According to court documents, in February 2020, the Social Security Administration identified a 114-year-old who appeared to be the second-oldest living person in the U.S. receiving Social Security retirement benefits. No updates had been made to the person’s benefit record in more than 30 years, leading SSA staff to believe that the person may be dead, according to the attorney’s office.

Records indicated that the recipient was born on Aug. 7, 1905 in New York City and had first applied for retirement benefits in August 1970. The person did not receive any payments until September 1977 after she reached her delayed retirement computation age. Records further showed that from 1977 until present day, the benefit recipient received monthly Social Security retirement checks disbursed by the U.S. Treasury and delivered by the U.S. Postal Service.

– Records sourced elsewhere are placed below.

## src/shared/dnas_pkg.sv

```systemverilog
// constants for the drive node address and status indication block
// assumes a 25 MHz clock and bcd rotary switch inputs
package dnas_pkg;
	localparam logic [7:0] STATION_OFFSET   = 8'h40;       // added to the switch value
	localparam logic [4:0] NODE_MIN         = 5'h01;
	localparam logic [4:0] NODE_MAX         = 5'h1f;       // 31
	localparam logic [7:0] ALARM_NODE_ADDR  = 8'h82;       // bcd code 82
	localparam int         CLK_HZ           = 25000000;
	localparam int         ADDR_SHOW_MS     = 2000;        // address shown this long at power-up
	localparam int         ADDR_SHOW_CYC    = CLK_HZ / 1000 * ADDR_SHOW_MS;
	localparam int         CNT_W            = 26;
	localparam logic [1:0] SEL_DEFAULT      = 2'h0;        // default display parameter codes
	localparam logic [1:0] SEL_STATION      = 2'h1;
	localparam logic [1:0] SEL_BLANK        = 2'h2;

	typedef enum logic [3:0] {
		ST_SAMPLE = 4'h1,
		ST_SHOW   = 4'h2,
		ST_RUN    = 4'h4,
		ST_HOLD   = 4'h8
	} dnas_state_t;
endpackage

```

## src/dnas_seg_enc.sv

```systemverilog
// two-digit seven-segment encoder with registered outputs
// assumes a bcd byte input; codes above 9 show a dash
`timescale 1ns/10ps
module dnas_seg_enc (
	input  wire logic       clk,     // system clock
	input  wire logic       srst,    // synchronous reset
	input  wire logic [7:0] bcd,     // two bcd digits
	input  wire logic       blank,   // all segments off
	output logic      [6:0] seg_hi,  // tens digit segments g..a
	output logic      [6:0] seg_lo   // units digit segments g..a
);
	logic [6:0] hi_d;
	logic [6:0] lo_d;

	// one lookup shared by both digits
	function automatic logic [6:0] enc(input logic [3:0] v);
		case (v)
			4'h0: enc = 7'h3f;
			4'h1: enc = 7'h06;
			4'h2: enc = 7'h5b;
			4'h3: enc = 7'h4f;
			4'h4: enc = 7'h66;
			4'h5: enc = 7'h6d;
			4'h6: enc = 7'h7d;
			4'h7: enc = 7'h07;
			4'h8: enc = 7'h7f;
			4'h9: enc = 7'h6f;
			default: enc = 7'h40;
		endcase
	endfunction

	// next segment pattern
	always_comb begin
		hi_d = blank ? 7'h00 : enc(bcd[7:4]);
		lo_d = blank ? 7'h00 : enc(bcd[3:0]);
	end

	// segments come from flops so the top outputs are registered
	always_ff @(posedge clk) begin
		if (srst) begin
			seg_hi <= 7'h00;
			seg_lo <= 7'h00;
		end else begin
			seg_hi <= hi_d;
			seg_lo <= lo_d;
		end
	end
endmodule // dnas_seg_enc

```

## src/dnas_top.sv

```systemverilog
// drive node address capture, station address, comm lamp and display select
// assumes srst is the power-on reset and all inputs are synchronous to clk
`timescale 1ns/10ps

// Summary of operation
// - station address equals switch value plus 40h for an accepted address, 00h when the address is refused
// - switch node addresses 1 to 31 are accepted
// - switch value outside 1 to 31 raises alarm code 82
// - switches sampled once after power-on reset, later changes ignored
// - comm lamp lit during communication, dark otherwise
// - display shows node address first, then default display content
// - active alarm code is shown on the display
// - active warning code is shown on the display
module dnas_top
	import dnas_pkg::*;
#(
	parameter int SHOW_CYC = ADDR_SHOW_CYC             // address display time in cycles
) (
	input  wire logic       clk,                       // 25 MHz clock
	input  wire logic       srst,                      // power-on reset, active high
	input  wire logic [3:0] tens_digit_switch,         // tens rotary switch, bcd
	input  wire logic [3:0] units_digit_switch,        // units rotary switch, bcd
	input  wire logic       link_active,               // field-network communication in progress
	input  wire logic       alarm_active,              // external alarm present
	input  wire logic [7:0] alarm_code,                // external alarm code, bcd
	input  wire logic       warn_active,               // warning present
	input  wire logic [7:0] warn_code,                 // warning code, bcd
	input  wire logic [1:0] default_display_param,     // default display selection
	input  wire logic [7:0] default_display_value,     // value for default display content
	output logic      [7:0] station_addr,              // network station address
	output logic      [4:0] node_addr,                 // captured node address
	output logic            addr_valid,                // address accepted
	output logic            addr_alarm,                // node address setting alarm
	output logic            comm_status_lamp,          // communication lamp
	output logic      [6:0] seg_tens,                  // tens digit segments
	output logic      [6:0] seg_units                  // units digit segments
);
	////////////////////////////////////////////////////////////////////////
	// state

	dnas_state_t       st_q, st_d;
	logic [CNT_W-1:0]  cnt_q, cnt_d;
	logic [7:0]        sw_bcd_q, sw_bcd_d;
	logic [4:0]        node_d;
	logic [7:0]        station_d;
	logic              valid_d, alarm_d, lamp_d;
	logic [7:0]        disp_d;
	logic              blank_d;
	logic [7:0]        disp_q;
	logic              blank_q;
	logic [6:0]        bin_sw;

	// bcd pair to binary in seven bits; non-decimal digits may wrap, but the digit check refuses them anyway
	function automatic logic [6:0] bcd2bin(input logic [3:0] t, input logic [3:0] u);
		bcd2bin = ({3'h0, t} * 7'h0a) + {3'h0, u};
	endfunction

	function automatic logic [7:0] bin2bcd(input logic [7:0] b);
		logic [7:0] t;
		t = 8'(b / 8'h0a);
		bin2bcd = {t[3:0], 4'(b % 8'h0a)};
	endfunction

	assign bin_sw = bcd2bin(tens_digit_switch, units_digit_switch);

	////////////////////////////////////////////////////////////////////////
	// address capture and display sequencing

	// address taken once in ST_SAMPLE; no state returns there, so later switch moves are ignored
	always_comb begin
		st_d      = st_q;
		cnt_d     = cnt_q;
		sw_bcd_d  = sw_bcd_q;
		node_d    = node_addr;
		station_d = station_addr;
		valid_d   = addr_valid;
		alarm_d   = addr_alarm;
		case (st_q)
			ST_SAMPLE: begin
				sw_bcd_d = {tens_digit_switch, units_digit_switch};
				cnt_d    = '0;
				st_d     = ST_SHOW;
				// digit codes above 9 are invalid as well
				if (tens_digit_switch <= 4'h9 && units_digit_switch <= 4'h9 &&
				    bin_sw >= 7'(NODE_MIN) && bin_sw <= 7'(NODE_MAX)) begin
					node_d    = bin_sw[4:0];
					station_d = {3'h0, bin_sw[4:0]} + STATION_OFFSET;
					valid_d   = 1'b1;
					alarm_d   = 1'b0;
				end else begin
					node_d    = 5'h00;
					station_d = 8'h00;
					valid_d   = 1'b0;
					alarm_d   = 1'b1;
				end
			end
			ST_SHOW: begin
				cnt_d = cnt_q + 1'b1;
				if (cnt_q >= CNT_W'(SHOW_CYC - 1))
					st_d = ST_RUN;
			end
			ST_RUN:  st_d = ST_RUN;
			ST_HOLD: st_d = ST_RUN;
			default: st_d = ST_SAMPLE;
		endcase
	end

	// lamp follows link activity
	always_comb lamp_d = link_active;

	// display source, alarm over warning over power-up address over default
	always_comb begin
		blank_d = 1'b0;
		if (addr_alarm)
			disp_d = ALARM_NODE_ADDR;
		else if (alarm_active)
			disp_d = alarm_code;
		else if (warn_active)
			disp_d = warn_code;
		else if (st_q != ST_RUN)
			disp_d = sw_bcd_q;
		else begin
			case (default_display_param)
				SEL_DEFAULT: disp_d = default_display_value;
				SEL_STATION: disp_d = bin2bcd({3'h0, node_addr});
				SEL_BLANK: begin
					disp_d  = 8'h00;
					blank_d = 1'b1;
				end
				default: disp_d = default_display_value;
			endcase
		end
	end

	// registers; the display value is piped one cycle, the encoder adds another
	always_ff @(posedge clk) begin
		if (srst) begin
			st_q             <= ST_SAMPLE;
			cnt_q            <= '0;
			sw_bcd_q         <= 8'h00;
			node_addr        <= 5'h00;
			station_addr     <= 8'h00;
			addr_valid       <= 1'b0;
			addr_alarm       <= 1'b0;
			comm_status_lamp <= 1'b0;
			disp_q           <= 8'h00;
			blank_q          <= 1'b1;
		end else begin
			st_q             <= st_d;
			cnt_q            <= cnt_d;
			sw_bcd_q         <= sw_bcd_d;
			node_addr        <= node_d;
			station_addr     <= station_d;
			addr_valid       <= valid_d;
			addr_alarm       <= alarm_d;
			comm_status_lamp <= lamp_d;
			disp_q           <= disp_d;
			blank_q          <= blank_d;
		end
	end

	dnas_seg_enc u_enc (
		.clk    (clk),
		.srst   (srst),
		.bcd    (disp_q),
		.blank  (blank_q),
		.seg_hi (seg_tens),
		.seg_lo (seg_units)
	);

	////////////////////////////////////////////////////////////////////////
	// checks

	a_station_sum: assert property (@(posedge clk) disable iff (srst)
		addr_valid |-> station_addr == {3'h0, node_addr} + STATION_OFFSET)
		else $error("station address not node plus offset");

	a_node_range: assert property (@(posedge clk) disable iff (srst)
		addr_valid |-> node_addr >= NODE_MIN && node_addr <= NODE_MAX)
		else $error("accepted node address out of range");

	a_alarm_excl: assert property (@(posedge clk) disable iff (srst)
		$past(st_q) == ST_SAMPLE && !$past(srst) |-> addr_alarm != addr_valid)
		else $error("capture gave neither alarm nor valid");

	a_addr_frozen: assert property (@(posedge clk) disable iff (srst)
		st_q == ST_RUN && $past(st_q) == ST_RUN |-> $stable(node_addr) && $stable(addr_alarm))
		else $error("node address changed after capture");

	a_lamp_follow: assert property (@(posedge clk) disable iff (srst)
		link_active ##1 !srst |-> comm_status_lamp)
		else $error("lamp dark during communication");

	a_lamp_dark: assert property (@(posedge clk) disable iff (srst)
		!link_active ##1 !srst |-> !comm_status_lamp)
		else $error("lamp lit without communication");

	a_alarm_shown: assert property (@(posedge clk) disable iff (srst)
		alarm_active && !addr_alarm |=> disp_q == $past(alarm_code))
		else $error("alarm code not displayed");

	a_warn_shown: assert property (@(posedge clk) disable iff (srst)
		warn_active && !alarm_active && !addr_alarm |=> disp_q == $past(warn_code))
		else $error("warning code not displayed");

	a_addr_first: assert property (@(posedge clk) disable iff (srst)
		st_q == ST_SHOW && !alarm_active && !warn_active && !addr_alarm |=> disp_q == sw_bcd_q)
		else $error("power-up address not displayed");
endmodule // dnas_top
```

## config.mk

```make
export PLATFORM = sky130hd
export DESIGN_NAME = dnas_top
export DESIGN_NICKNAME = d
export VERILOG_FILES = /design/src/shared/dnas_pkg.sv /design/src/dnas_seg_enc.sv /design/src/dnas_top.sv
export SDC_FILE = /design/constraint.sdc
export NUM_CORES = 1
export LEC_CHECK = 0
export BUFFER_PORTS_ARGS = -buffer_cell sky130_fd_sc_hd__buf_2
export CAP_MARGIN = 20
export CORE_UTILIZATION = 56
export DETAILED_ROUTE_END_ITERATION = 6
export PLACE_DENSITY = 0.79
export SLEW_MARGIN = 30
export SYNTH_ARGS = -nofsm -noshare
export SYNTH_HDL_FRONTEND = slang
export SYNTH_HIERARCHICAL = 1
export SYNTH_SLANG_ARGS = --single-unit
```

## constraint.sdc

```tcl
create_clock -name clk -period 2.92 [get_ports clk]
set_input_delay 0.438 -clock clk [delete_from_list [all_inputs] [get_ports clk]]
set_output_delay 0.438 -clock clk [all_outputs]
set_load 0.01 [all_outputs]
```

# Word level (Yosys, flattened, before mapping)
# Memory sizes are Yosys's and may differ from the RTL's. A register that Yosys moved wholly into a read port is not among the register bits.
# Index checks and enable logic that the tools add are counted.
# totals
mem_count,2
mem_bits_ro,224
elab_cells,56
inputBits,39
register_bits,63
out_inout_bits,30
# classes
div_mod_pow,2
mux,17
eq_ne,8
order_cmp,5
n_addsub,3
multipliers,1
n_reduce_logical,7
# memory_table
name,words,width,rd,rd_clocked_by_memory_dff,wr,line,source
(no name shown),16,7,1,1,0,dnas_seg_enc.sv:17,case (v)
(no name shown),16,7,1,1,0,dnas_seg_enc.sv:17,
# op_table
cell,n
$pmux W26 S2,1
$mux W8,5
$add A26 B1 Y26 const B,1
$ge A26 B26 Y1 const B,1
$pmux W8 S2,1
$pmux W4 S3,1
$add A5 B7 Y8 const B,1
$div A5 B4 Y8 const B,1
$le A4 B4 Y1 const B,2
$mod A5 B4 Y8 const B,1
$add A7 B4 Y7,1
$ge A7 B1 Y1 const B,1
$le A7 B5 Y1 const B,1
$mux W1,7
$mul A4 B3 Y6 const B,1
$reduce_or A2 Y1,3
$mux W5,1
$eq A4 B1 Y1 const B,1
$eq A4 B2 Y1 const B,1
$eq A4 B3 Y1 const B,1
$eq A4 B4 Y1 const B,1
$mux W4,1
$ne A4 B3 Y1 const B,1
$logic_and A1 B1 Y1,3
other kinds (4),4

# Logic depth before layout (Yosys ltp)
# depth
depth_word,6
mapped_depth,11

# Modules after synthesis
# Netlist, hierarchy kept.
# modules_own_cells
mod,n_inst,area_per_inst_um2,seq_area_each_um2,cells_per_inst
dnas_top,1,3193.1,1081.0,401
dnas_seg_enc,1,734.5,280.3,81

# Worst setup path before layout
# OpenSTA, ideal clock, no wires.
# synth_timing
path_type,input-to-reg
startpoint,input tens_digit_switch[1]
endpoint,register node_addr[0]
arrival_time_ps,2642
stages,8
slack_ps,217
path_buffers,0
path_cell_list,ha_1 -> ha_1 -> fa_1 -> o211ai_1 -> or4_1 -> a21oi_2 -> nor3b_2 -> a22o_1
# synth_via
elab_chain_len,6
word_cells_on_any_way,9
classes_between,add/sub: 1; mul: 1; order compare: 3; mux: 1; reduce/logical: 3
# synth_lines
element,line,source
start: declaration,dnas_top.sv:21,"input wire logic [3:0] tens_digit_switch,"
$mul A4 B3 Y6,dnas_top.sv:55,"bcd2bin = ({3'h0, t} * 7'h0a) + {3'h0, u};"
$add A7 B4 Y7,dnas_top.sv:55,
$ge A7 B1 Y1,dnas_top.sv:85,bin_sw >= 7'(NODE_MIN) && bin_sw <= 7'(NODE_MAX)) begin
$logic_and A1 B1 Y1,dnas_top.sv:84,if (tens_digit_switch <= 4'h9 && units_digit_switch <= 4'h9 &&
$logic_and A1 B1 Y1 (*),dnas_top.sv:85,
$mux W5 (*),dnas_top.sv:84,
end signal: assignment,dnas_top.sv:152,node_addr <= node_d;
end: declaration,dnas_top.sv:31,"output logic [4:0] node_addr,"
# Every way passes the cells marked *; elsewhere a longest branch is shown, timed or not.
# A chain may end at the register's enable or synchronous reset.

# Final worst setup path
# layout_timing
startpoint,register node_addr[3]
endpoint,register disp_q[2]
# layout_via
elab_chain_len,5
# layout_lines
element,line,source
$mod A5 B4 Y8,dnas_top.sv:61,"bin2bcd = {t[3:0], 4'(b % 8'h0a)};"
$pmux W8 S2,dnas_top.sv:123,case (default_display_param)
$mux W8,dnas_top.sv:120,else if (st_q != ST_RUN)
$mux W8,dnas_top.sv:118,else if (warn_active)
$mux W8,dnas_top.sv:116,else if (alarm_active)
end signal: assignment,dnas_top.sv:157,disp_q <= disp_d;
end: declaration,dnas_top.sv:49,logic [7:0] disp_q;
# No other way between the ends.

==> metrics.txt <==
kind of critical path=reg2reg; Clock Path Buffers=2; maximum clock frequency=around 0.39 GHz; #FFs+latches synth=68; Syn-to-layout area delta=14.85%; Worst slew margin=0.5042; minimum clock period=between 2000 and 3000 ps; clk_lat worst skew=350 ps; setup TNS=0 ps; htree depth=3; final hold vios=0; post-synth top area share=0.3466; pwr dens=552.5 mW/mm2; biggest fanout along the worst timing path=9; commonest cells in the netlist=68 x dfxtp_1, 49 x nand2_1, 39 x nor2_1; router iterations before antenna repair=5; Placed Instance Area=between 0.004 and 0.005 mm2; share of post-route cells with drive strength above 1=0.1960; Syn Area/Cell=approximately 8 um2; drt first-iter violations=about 230; starting density of the core=0.5781; Clk pin slew, worst setup/hold paths=about 80 ps; initial antenna violation count=0; total core area=around 0.0068 mm2; Final GP Congestion=0.8791; CTS tree=done; Lkg Pwr=around 1.9 nW; Post-CTS Setup Bufs=0; status=finished, final reports clean; CP arrival=between 2000 and 3000 ps; YS warnings=6; Design Area, Final=between 0.004 and 0.005 mm2; Slew Limit Fails=0; post-synth top area cell=dfxtp_1; Layout fillers=603; Via density=5.914; hold crit path type=in2reg; Syn Inst Count=482; root buf cell=clkbuf_8; vias in the first global route=about 3,500; I/O pin total=slightly below 70; clock skew=between 6 and 7 ps; part of the Yosys area used for sequential elements=0.3466; WP data required=between 3000 and 4000 ps; RSZ-0062 raised after global routing=false; post-CTS sizing=0; count of final setup violators=0; Total Wirelength=around 9.5 mm; synthesized area=between 0.003 and 0.004 mm2; final std cells w/o fill=642; drc violations=0; CTS buffer count=9; hold-fix buffers at CTS=0; crit path capture type=flop; ys async rst share=0; Placed Cells=approximately 630; max cap viols=0; Die ar.=0.007352 mm2; IO buf count=66; drt wl/cell=~15 um; R2R Setup Slk=around 320 ps; row cnt=30; largest net degree at the start of global routing=28; Worst Max-Slew Pin Slew=approximately 740 ps; VDD IR max=between 0.2 and 0.3 mV; Distinct cells, synth=69; Antenna Cells=0; Die Wd=85.75 um; net count reported at finish=~600; GRT Total Usage=0.2674; Post-synth EDFFs=0; most frequent cell after synthesis=dfxtp_1; die span in y=about 86 um; Post-synth top flop=dfxtp_1; top post-synthesis cells by area=dfxtp_1 35%, ha_1 7.6%, nand2_1 4.7%; grt ovf=0; hpwl dp=slightly below 7 mm; Num Clock Sinks=68; PnR Total Power=around 2.5 mW; fin crit share=0.8892; CP startpoint kind=flop; first-pass GRT wire length=approximately 16 mm; fin util=0.6639; DRT antenna net count=0; Vias=3,797
## power by group
group | switching [mW] | internal (mW)
registers | 0.0848 | 1.01
clock network | 0.369 | 0.394
logic | 0.392 | 0.244
## cell families after synthesis
group,synth area share
and+or+nand+nor,0.2517
AOI/OAI and AO/OA,0.2198
DFF,0.3466
buffers and inverters,0.06021
adders and majority gates,0.08665
xor gates and xnor gates,0.01784
muxes,0.01625
other,0.0009548
## through the flow
| stage | hold slack (ps) | setup WS, ps |
|---|---|---|
| after floorplan | 432.0 | 217.1 |
| after global placement | 445.8 | 158.3 |
| after detailed placement | 445.6 | 55.59 |
| after CTS | 283.7 | 367.1 |
| after global routing | 295.7 | 206.5 |
| final | 291.0 | 323.6 |
## registers in the layout, indices dropped and copies added, names as in the netlist
| signal | flops |
|---|---|
| cnt_q | 26 |
| disp_q | 8 |
| sw_bcd_q | 8 |
| u_enc/seg_hi | 7 |
| u_enc/seg_lo | 7 |
| node_addr | 4 |
| st_q | 3 |
| addr_alarm | 1 |
| addr_valid | 1 |
| blank_q | 1 |
| comm_status_lamp | 1 |
| station_addr | 1 |
## cell usage in the layout (no fill, tap or decap), drive strengths merged, types with 5 or more instances in the layout
master and count:
nand3 28, clkbuf 10, nor2 40, nor4 7, a21oi 37, ha 24, o211ai 5, nand4 12
nand2 49, o21a 5, xnor2 5, dfxtp 68, buf 78, nor3 12, nand2b 5, inv 22
and3 10, o31ai 8, o21ai 21
## worst max-delay path, stage by stage (launching register included)
cell and delay (ps):
dfxtp_1 390, inv_1 170, ha_1 210, or3b_2 480, nand3_1 150, nand2_1 70, ha_1 290, a2111oi_0 50
o311ai_0 320, o311a_1 260, o32ai_1 70
## worst paths after layout
kind | depth (start not counted) | endpoint | startpoint
worst min-delay path | 2 | comm_status_lamp$_SDFF_PP0_ | link_active
worst max register to register | 10 | disp_q[2]$_SDFF_PP0_ | node_addr[3]$_SDFFE_PP0N_
worst min register to register | 2 | sw_bcd_q[2]$_SDFFE_PP0N_ | sw_bcd_q[2]$_SDFFE_PP0N_
worst max-delay path | 10 | disp_q[2]$_SDFF_PP0_ | node_addr[3]$_SDFFE_PP0N_
## layout make-up
type                            count  area (um2)  area share
Timing Repair Buffer               78       420.4     0.09320
Tap cell                           96       120.1     0.02663
Inverter                           21       78.83     0.01748
Multi-Input combinational cell    363        2338      0.5184
Sequential cell                    68        1361      0.3018
Clock buffer                       10       127.6     0.02829
Clock inverter                      6       63.81     0.01415
## per-layer routing
metal  share of wire  wire [um]  GRT usage
met1            0.46       4391     0.3359
met5               0          0          0
met2            0.45       4246     0.4349
met4           0.027        257     0.1364
met3           0.063        594    0.05582
Note: power is estimated with default switching activity, not from simulation.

The last known update to the recipient’s SSA benefit record was in July 1989, when the recipient’s address was updated to Frontier Parcel & Fax Service on South 6th Street in Klamath Falls, a commercial mail receiving agency that accepts mail from the Postal Service on behalf of third parties.

In March this year, a U.S. Postal Inspection Service Postal Inspector obtained the most recent commercial mail receiving agency report for Frontier Parcel, which showed the names of current postal box owners. The list did not contain anyone with the first or last name of Doumar’s aunt.

On May 1, 2020, an Economic Impact Payment of $1,200 was issued to Doumar’s aunt, as authorized by the CARES Act. Two weeks later, the check was deposited at a nearby bank after being endorsed with the aunt’s purported signature.

Investigators on June 16 obtained a copy of the aunt’s death certificate, confirming that she had died on March 7, 1971 in Brooklyn, New York.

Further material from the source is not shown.